# my puppy "bam bam" 10 months old



## seven30 (Jun 19, 2011)

he's very active and loves attention from everyone!


----------



## angelbaby (Feb 4, 2010)

Welcome to the site, very cute boy you have there.


----------



## seven30 (Jun 19, 2011)

angelbaby said:


> Welcome to the site, very cute boy you have there.

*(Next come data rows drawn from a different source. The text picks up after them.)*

### src/rtl/mem_lsu.sv
// -----------------------------------------------------------------------------
// mem_lsu -- load/store unit between the EX/MEM register and a simple
// request/acknowledge memory bus.
//
// Non-memory instructions pass straight through to the MEM/WB outputs in the
// same cycle. A load or store stalls the pipeline (hold_o) and runs a
// three-state sequence IDLE -> BUS -> RESP. In RESP the writeback is presented
// for exactly one cycle.
//
// Bus handshake: in BUS, bus_req_o is held high with bus_we_o, bus_addr_o,
// bus_be_o and bus_wdata_o stable until the first cycle in which bus_ack_i is
// high. That cycle completes the transfer, bus_rdata_i is captured on the same
// edge, and bus_req_o is low from the next cycle. bus_ack_i is ignored outside
// BUS. If no ack arrives within TIMEOUT BUS cycles the access is aborted,
// bus_err_o pulses and the load data is returned as zero.
//
// Parameters:
//   TIMEOUT       maximum number of BUS cycles to wait for bus_ack_i (>= 1)
//
// Optional feature (compile-time macro MEM_LSU_MISALIGN_TRAP_EN):
//   defined   : misaligned halfword/word accesses skip the bus, go straight to
//               RESP, pulse misalign_o and suppress the writeback.
//   undefined : misaligned low address bits are ignored; misalign_o is tied 0.
//
// Ports:
//   clk_100M, rst          clock, synchronous active-high reset
//   mem_r_ena_i/addr_i     load request and byte address
//   mem_w_ena_i/addr_i     store request and byte address (wins over a load)
//   mem_w_data_i           store data (low byte/half/word used per size)
//   inst_i                 instruction; funct3 = inst_i[14:12]
//   reg_w_ena/addr/data_i  register writeback fields from EX/MEM
//   bus_req/we/addr/be/wdata_o   memory bus request (registered)
//   bus_ack_i, bus_rdata_i       memory bus response
//   reg_w_ena/addr/data_o  writeback fields to MEM/WB
//   hold_o                 pipeline stall request
//   bus_err_o              one-cycle pulse on bus timeout
//   misalign_o             one-cycle pulse on a trapped misaligned access
//   dbg_state_o            current FSM state (0 IDLE, 1 BUS, 2 RESP)
// -----------------------------------------------------------------------------
module mem_lsu #(
    parameter int TIMEOUT = 15
) (
    input  logic        clk_100M,
    input  logic        rst,
    input  logic        mem_r_ena_i,
    input  logic [31:0] mem_r_addr_i,
    input  logic        mem_w_ena_i,
    input  logic [31:0] mem_w_addr_i,
    input  logic [31:0] mem_w_data_i,
    input  logic [31:0] inst_i,
    input  logic        reg_w_ena_i,
    input  logic [4:0]  reg_w_addr_i,
    input  logic [31:0] reg_w_data_i,
    output logic        bus_req_o,
    output logic        bus_we_o,
    output logic [31:0] bus_addr_o,
    output logic [3:0]  bus_be_o,
    output logic [31:0] bus_wdata_o,
    input  logic        bus_ack_i,
    input  logic [31:0] bus_rdata_i,
    output logic        reg_w_ena_o,
    output logic [4:0]  reg_w_addr_o,
    output logic [31:0] reg_w_data_o,
    output logic        hold_o,
    output logic        bus_err_o,
    output logic        misalign_o,
    output logic [1:0]  dbg_state_o
);

    localparam logic [1:0] S_IDLE = 2'd0;
    localparam logic [1:0] S_BUS  = 2'd1;
    localparam logic [1:0] S_RESP = 2'd2;

    localparam int CW = (TIMEOUT > 1) ? $clog2(TIMEOUT) : 1;

    logic [1:0]    r_state;
    logic          r_we;
    logic [29:0]   r_addr;
    logic [1:0]    r_lo;
    logic [3:0]    r_be;
    logic [31:0]   r_wdata;
    logic [2:0]    r_f3;
    logic          r_reg_w_ena;
    logic [4:0]    r_reg_w_addr;
    logic [31:0]   r_reg_w_data;
    logic [31:0]   r_rdata;
    logic [CW-1:0] r_cnt;
    logic          r_bus_req;
    logic          r_bus_err;

    logic          w_req;
    logic          w_we;
    logic [31:0]   w_addr;
    logic [2:0]    w_f3;
    logic          w_is_byte;
    logic          w_is_half;
    logic [3:0]    w_be;
    logic [31:0]   w_wdata;
    logic          w_trap;
    logic          w_resp_trap;
    logic [7:0]    w_byte;
    logic [15:0]   w_half;
    logic [31:0]   w_load;
    logic          w_unused_inst;

    // Only funct3 of the instruction matters here.
    assign w_unused_inst = ^{inst_i[31:15], inst_i[11:0]};

    // Request decode: a store takes priority over a simultaneous load.
    assign w_req  = mem_r_ena_i | mem_w_ena_i;
    assign w_we   = mem_w_ena_i;
    assign w_addr = w_we ? mem_w_addr_i : mem_r_addr_i;
    assign w_f3   = inst_i[14:12];

    // Size comes from funct3[1:0]; reserved encodings (x11, 110) fall to word.
    assign w_is_byte = (w_f3[1:0] == 2'b00);
    assign w_is_half = (w_f3[1:0] == 2'b01);

    always_comb begin
        w_be    = 4'b1111;
        w_wdata = mem_w_data_i;
        if (w_is_byte) begin
            w_be    = 4'b0001 << w_addr[1:0];
            w_wdata = {4{mem_w_data_i[7:0]}};
        end else if (w_is_half) begin
            w_be    = w_addr[1] ? 4'b1100 : 4'b0011;
            w_wdata = {2{mem_w_data_i[15:0]}};
        end
    end

`ifdef MEM_LSU_MISALIGN_TRAP_EN
    logic r_misalign;

    assign w_trap = (w_is_half & w_addr[0]) |
                    (~w_is_byte & ~w_is_half & (w_addr[1:0] != 2'b00));

    // High only during the RESP cycle of a trapped access.
    always_ff @(posedge clk_100M) begin
        if (rst) begin
            r_misalign <= 1'b0;
        end else begin
            r_misalign <= (r_state == S_IDLE) & w_req & w_trap;
        end
    end

    assign w_resp_trap = r_misalign;
    assign misalign_o  = r_misalign;
`else
    assign w_trap      = 1'b0;
    assign w_resp_trap = 1'b0;
    assign misalign_o  = 1'b0;
`endif

    always_ff @(posedge clk_100M) begin
        if (rst) begin
            r_state      <= S_IDLE;
            r_we         <= 1'b0;
            r_addr       <= '0;
            r_lo         <= '0;
            r_be         <= '0;
            r_wdata      <= '0;
            r_f3         <= '0;
            r_reg_w_ena  <= 1'b0;
            r_reg_w_addr <= '0;
            r_reg_w_data <= '0;
            r_rdata      <= '0;
            r_cnt        <= '0;
            r_bus_req    <= 1'b0;
            r_bus_err    <= 1'b0;
        end else begin
            case (r_state)
                S_IDLE: begin
                    r_bus_err <= 1'b0;
                    if (w_req) begin
                        r_we         <= w_we;
                        r_addr       <= w_addr[31:2];
                        r_lo         <= w_addr[1:0];
                        r_be         <= w_be;
                        r_wdata      <= w_wdata;
                        r_f3         <= w_f3;
                        r_reg_w_ena  <= reg_w_ena_i;
                        r_reg_w_addr <= reg_w_addr_i;
                        r_reg_w_data <= reg_w_data_i;
                        r_rdata      <= '0;
                        r_cnt        <= '0;
                        if (w_trap) begin
                            r_state <= S_RESP;
                        end else begin
                            r_state   <= S_BUS;
                            r_bus_req <= 1'b1;
                        end
                    end
                end
                S_BUS: begin
                    if (bus_ack_i) begin
                        r_rdata   <= bus_rdata_i;
                        r_bus_req <= 1'b0;
                        r_state   <= S_RESP;
                    end else if (r_cnt == CW'(TIMEOUT - 1)) begin
                        // r_cnt counts completed BUS cycles, so this is the
                        // TIMEOUT-th cycle without an ack.
                        r_rdata   <= '0;
                        r_bus_req <= 1'b0;
                        r_bus_err <= 1'b1;
                        r_state   <= S_RESP;
                    end else begin
                        r_cnt <= r_cnt + CW'(1);
                    end
                end
                S_RESP: begin
                    r_bus_err <= 1'b0;
                    r_state   <= S_IDLE;
                end
                default: begin
                    r_bus_req <= 1'b0;
                    r_state   <= S_IDLE;
                end
            endcase
        end
    end

    // Load lane select and extension from the captured word.
    always_comb begin
        case (r_lo)
            2'd0:    w_byte = r_rdata[7:0];
            2'd1:    w_byte = r_rdata[15:8];
            2'd2:    w_byte = r_rdata[23:16];
            default: w_byte = r_rdata[31:24];
        endcase
        w_half = r_lo[1] ? r_rdata[31:16] : r_rdata[15:0];
        case (r_f3)
            3'b000:  w_load = {{24{w_byte[7]}}, w_byte};
            3'b100:  w_load = {24'd0, w_byte};
            3'b001:  w_load = {{16{w_half[15]}}, w_half};
            3'b101:  w_load = {16'd0, w_half};
            default: w_load = r_rdata;
        endcase
    end

    // Writeback mux: pass-through in IDLE, captured result in RESP.
    always_comb begin
        reg_w_ena_o  = 1'b0;
        reg_w_addr_o = '0;
        reg_w_data_o = '0;
        case (r_state)
            S_IDLE: begin
                reg_w_ena_o  = reg_w_ena_i & ~w_req;
                reg_w_addr_o = reg_w_addr_i;
                reg_w_data_o = reg_w_data_i;
            end
            S_RESP: begin
                reg_w_ena_o  = r_reg_w_ena & ~r_we & ~w_resp_trap;
                reg_w_addr_o = r_reg_w_addr;
                reg_w_data_o = r_we ? r_reg_w_data : w_load;
            end
            default: begin
                reg_w_ena_o  = 1'b0;
                reg_w_addr_o = '0;
                reg_w_data_o = '0;
            end
        endcase
    end

    assign hold_o      = ((r_state == S_IDLE) & w_req) | (r_state == S_BUS);
    assign bus_req_o   = r_bus_req;
    assign bus_we_o    = r_we;
    assign bus_addr_o  = {r_addr, 2'b00};
    assign bus_be_o    = r_be;
    assign bus_wdata_o = r_wdata;
    assign bus_err_o   = r_bus_err;
    assign dbg_state_o = r_state;

endmodule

thank you...my friend couldnt keep him in his home any longer so i adopted him about 6 months ago....love him :woof:


----------



## 9361 (Jun 25, 2009)

adorable!


----------



## apbt2010 (Dec 9, 2010)

aww ur pup soo cute and thick looking, really nice pup


----------



## seven30 (Jun 19, 2011)

Shes Got Heart said:


> adorable!





apbt2010 said:


> aww ur pup soo cute and thick looking, really nice pup


thx!..yeah he's "thick" lol...hopefully i can get some raw in his feedings soon so he can get more muscles =):woof:


----------



## Wingman (Oct 21, 2009)

seven30 said:


> thx!..yeah he's "thick" lol...hopefully i can get some raw in his feedings soon so he can get more muscles =):woof:


He looks pretty good!  Dont' worry too much about "muscles" at this age. Let the pup grow up the first year, and out the second year. Be patient and it all comes in time!


----------



## ames (Jun 6, 2010)

cute pup! :welcome:


----------



## apbtmom76 (Nov 4, 2008)

awww I am lovin the brindle on this guy, nice crop as well. Welcome to GP


----------



## Black Rabbit (Nov 14, 2009)

:welcome: he's really beautiful, I love his color.


----------



## dixieland (Aug 14, 2009)

he's a good looking boy.welcome to the forum


----------



## seven30 (Jun 19, 2011)

up:


----------